Longitudinal studies link ACEs to SI and SA in adulthood, but are limited by their assessment of ACEs retrospectively during adulthood,3-5 which has poor concordance with assessment of ACEs in childhood.13 High exposure to different types of ACEs is especially harmful because different ACEs often co-occur, particularly in high-risk populations,14 in whom unique ACEs, such as exposure to violence, have been identified.15 This information is important because, for example, 4 or more ACEs are associated with significant mental health problems.16 Studies have also found a graded association between cumulative ACEs and severity (ie, frequency and lethality) of SI and SA, independently of psychiatric disorders.4,5 However, sex differences in the association between cumulative ACEs and suicide-related risk remains poorly understood, given the paucity of prospective studies, the nearly exclusive focus on 1 type of ACE, particularly sexual or physical abuse, methodologic limitations (ie, isolated types of ACEs examined and timing of assessment of ACEs), and convenience sampling.17 The association between cumulative ACEs (assessed in childhood) and suicide-related risk later in life in a highly exposed population could determine whether there are potential differential long-term influences of cumulative ACEs on suicide-related risk in young women and men. This information would improve identification of boys and girls at greatest risk for SI and SA, providing earlier and more targeted opportunities to implement preventive strategies.
Sex differences in the type of ACE exposure may be related to the differential impact of cumulative ACEs in young women compared with young men. For instance, a study18 on Puerto Rican youths found that boys were more likely than girls to experience neglect, physical abuse, and exposure to community violence, although sex differences in cumulative ACEs were not detected. Nevertheless, cumulative ACEs were associated with early alcohol use in girls but not boys.
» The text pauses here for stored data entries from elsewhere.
### src/rtl/core/cbf_pkg.sv
`timescale 1ns / 1ps
`default_nettype none

package cbf_pkg;

   localparam logic [1:0] MODE_MOVE  = 2'd0;
   localparam logic [1:0] MODE_LINE  = 2'd1;
   localparam logic [1:0] MODE_CUBIC = 2'd2;
   localparam logic [1:0] MODE_CLOSE = 2'd3;

   localparam logic [1:0] CSR_SEGMENT_LENGTH = 2'd0;
   localparam logic [1:0] CSR_MIN_SEGMENTS   = 2'd1;
   localparam logic [1:0] CSR_MAX_SEGMENTS   = 2'd2;

   localparam int SEG_LEN_WIDTH = 31;
   localparam int COUNT_WIDTH   = 7;
   localparam int CSR_WIDTH     = 31;

   localparam logic [SEG_LEN_WIDTH-1:0] SEG_LEN_RESET = 31'd524288;
   localparam logic [COUNT_WIDTH-1:0]   MIN_SEG_RESET = 7'd4;
   localparam logic [COUNT_WIDTH-1:0]   MAX_SEG_RESET = 7'd48;

   typedef struct packed {
      logic load;
      logic emit_err;
      logic emit_target;
      logic do_close;
      logic leg_start;
      logic leg_diff;
      logic sq_x;
      logic sq_y;
      logic root_step;
      logic leg_acc;
      logic cnt_init;
      logic cnt_step;
      logic w1;
      logic w2;
      logic mac;
      logic div_init;
      logic div_step;
      logic emit_curve;
   } cmd_type;

   typedef struct packed {
      logic [1:0] mode;
      logic       active;
      logic       out_free;
      logic       root_done;
      logic       leg_last;
      logic       cnt_done;
      logic       mac_last;
      logic       div_done;
      logic       pt_last;
   } sts_type;

endpackage

`default_nettype wire

### src/rtl/core/cbf_ctrl.sv
`timescale 1ns / 1ps
`default_nettype none

module cbf_ctrl
   import cbf_pkg::*;
(
   input  wire logic    clock,
   input  wire logic    reset,
   input  wire logic    req_valid,
   output logic         req_stall,
   input  wire sts_type sts,
   output cmd_type      cmd
);

   typedef enum logic [14:0] {
      ST_IDLE     = 15'b000000000000001,
      ST_DECODE   = 15'b000000000000010,
      ST_LEG_DIFF = 15'b000000000000100,
      ST_LEG_SQX  = 15'b000000000001000,
      ST_LEG_SQY  = 15'b000000000010000,
      ST_LEG_ROOT = 15'b000000000100000,
      ST_LEG_ACC  = 15'b000000001000000,
      ST_CNT_INIT = 15'b000000010000000,
      ST_CNT_STEP = 15'b000000100000000,
      ST_PT_W1    = 15'b000001000000000,
      ST_PT_W2    = 15'b000010000000000,
      ST_PT_MAC   = 15'b000100000000000,
      ST_PT_DIVI  = 15'b001000000000000,
      ST_PT_DIV   = 15'b010000000000000,
      ST_PT_EMIT  = 15'b100000000000000
   } state_type;

   state_type state_ff, state_in;

   assign req_stall = (state_ff != ST_IDLE);

   always_comb begin
      state_in = state_ff;
      cmd      = '0;
      case (state_ff)
         ST_IDLE: begin
            if (req_valid) begin
               cmd.load = 1'b1;
               state_in = ST_DECODE;
            end
         end
         ST_DECODE: begin
            if (sts.mode != MODE_MOVE && !sts.active) begin
               if (sts.out_free) begin
                  cmd.emit_err = 1'b1;
                  state_in     = ST_IDLE;
               end
            end else if (sts.mode == MODE_MOVE || sts.mode == MODE_LINE) begin
               if (sts.out_free) begin
                  cmd.emit_target = 1'b1;
                  state_in        = ST_IDLE;
               end
            end else if (sts.mode == MODE_CLOSE) begin
               cmd.do_close = 1'b1;
               state_in     = ST_IDLE;
            end else begin
               cmd.leg_start = 1'b1;
               state_in      = ST_LEG_DIFF;
            end
         end
         ST_LEG_DIFF: begin
            cmd.leg_diff = 1'b1;
            state_in     = ST_LEG_SQX;
         end
         ST_LEG_SQX: begin
            cmd.sq_x = 1'b1;
            state_in = ST_LEG_SQY;
         end
         ST_LEG_SQY: begin
            cmd.sq_y = 1'b1;
            state_in = ST_LEG_ROOT;
         end
         ST_LEG_ROOT: begin
            cmd.root_step = 1'b1;
            if (sts.root_done) state_in = ST_LEG_ACC;
         end
         ST_LEG_ACC: begin
            cmd.leg_acc = 1'b1;
            state_in    = sts.leg_last ? ST_CNT_INIT : ST_LEG_DIFF;
         end
         ST_CNT_INIT: begin
            cmd.cnt_init = 1'b1;
            state_in     = ST_CNT_STEP;
         end
         ST_CNT_STEP: begin
            cmd.cnt_step = 1'b1;
            if (sts.cnt_done) state_in = ST_PT_W1;
         end
         ST_PT_W1: begin
            cmd.w1   = 1'b1;
            state_in = ST_PT_W2;
         end
         ST_PT_W2: begin
            cmd.w2   = 1'b1;
            state_in = ST_PT_MAC;
         end
         ST_PT_MAC: begin
            cmd.mac = 1'b1;
            if (sts.mac_last) state_in = ST_PT_DIVI;
         end
         ST_PT_DIVI: begin
            cmd.div_init = 1'b1;
            state_in     = ST_PT_DIV;
         end
         ST_PT_DIV: begin
            cmd.div_step = 1'b1;
            if (sts.div_done) state_in = ST_PT_EMIT;
         end
         ST_PT_EMIT: begin
            if (sts.out_free) begin
               cmd.emit_curve = 1'b1;
               state_in       = sts.pt_last ? ST_IDLE : ST_PT_W1;
            end
         end
         default: begin
            state_in = ST_IDLE;
         end
      endcase
   end

   always_ff @(posedge clock) begin
      if (reset) begin
         state_ff <= ST_IDLE;
      end else begin
         state_ff <= state_in;
      end
   end

endmodule

`default_nettype wire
Similarly, other studies found cumulative ACEs were associated with smoking problems19 and nonsuicidal self-injury20 in girls but not boys. Thus, differences in how ACEs influence each sex, rather than merely frequency or type of ACEs, may be relevant to understanding the risk of SI and SA in youths.
The current study aimed to better define the role of ACEs in explaining the risk of SI and SA in a US ethnic minority group at high risk for suicide-related outcomes. Specifically, whether the prevalence of SI and SA is higher in Puerto Rican young women compared with young men and whether the prospective association between cumulative ACEs in childhood and early adolescence and SI and SA is stronger among young women than young men, independently of psychiatric disorders.
Participants are from the Boricua Youth Study,21,22 a longitudinal, probability-based, cohort study of samples representative of 2 sociocultural contexts: San Juan and Caguas, Puerto Rico, and the South Bronx, New York. Three waves of data were collected annually from Puerto Rican children and early adolescents ranging in age from 5 to 13 years at baseline and from their primary caretaker. A fourth wave of data was collected a mean of 11 years after the third wave. Youth age range was 15 to 29 years at wave 4. The retention rate was greater than 80% across the 4 waves. Participants were interviewed in their homes or over the telephone in English or Spanish. Informed consent was obtained in writing or voice recorded on the telephone. All data were deidentified. Study procedures were approved by the institutional review boards at the New York State Psychiatric Institute, University of Puerto Rico Medical School, Cambridge Health Alliance, and Massachusetts General Hospital. The study followed the Strengthening the Reporting of Observational Studies in Epidemiology (STROBE) reporting guideline.
Lifetime and past-year SI and SA were assessed in young adulthood at wave 4 using questions from the World Health Organization Composite International Diagnostic Interview (CIDI).23 These questions were asked as part of the major depressive disorder module as well as independently. A total of 476 participants (23.8%) were not asked questions related to SI or SA at wave 4. This happened either because of an unplanned skip of suicide-related questions, with more missing values in the South Bronx site (n = 275 [13.7%]), or because of the ethical concerns over asking suicide-related questions during the interviews conducted over the telephone while assessing minors (n = 201 [10.0%]). Imputation methods (described below) were used so that these participants were not excluded from analyses.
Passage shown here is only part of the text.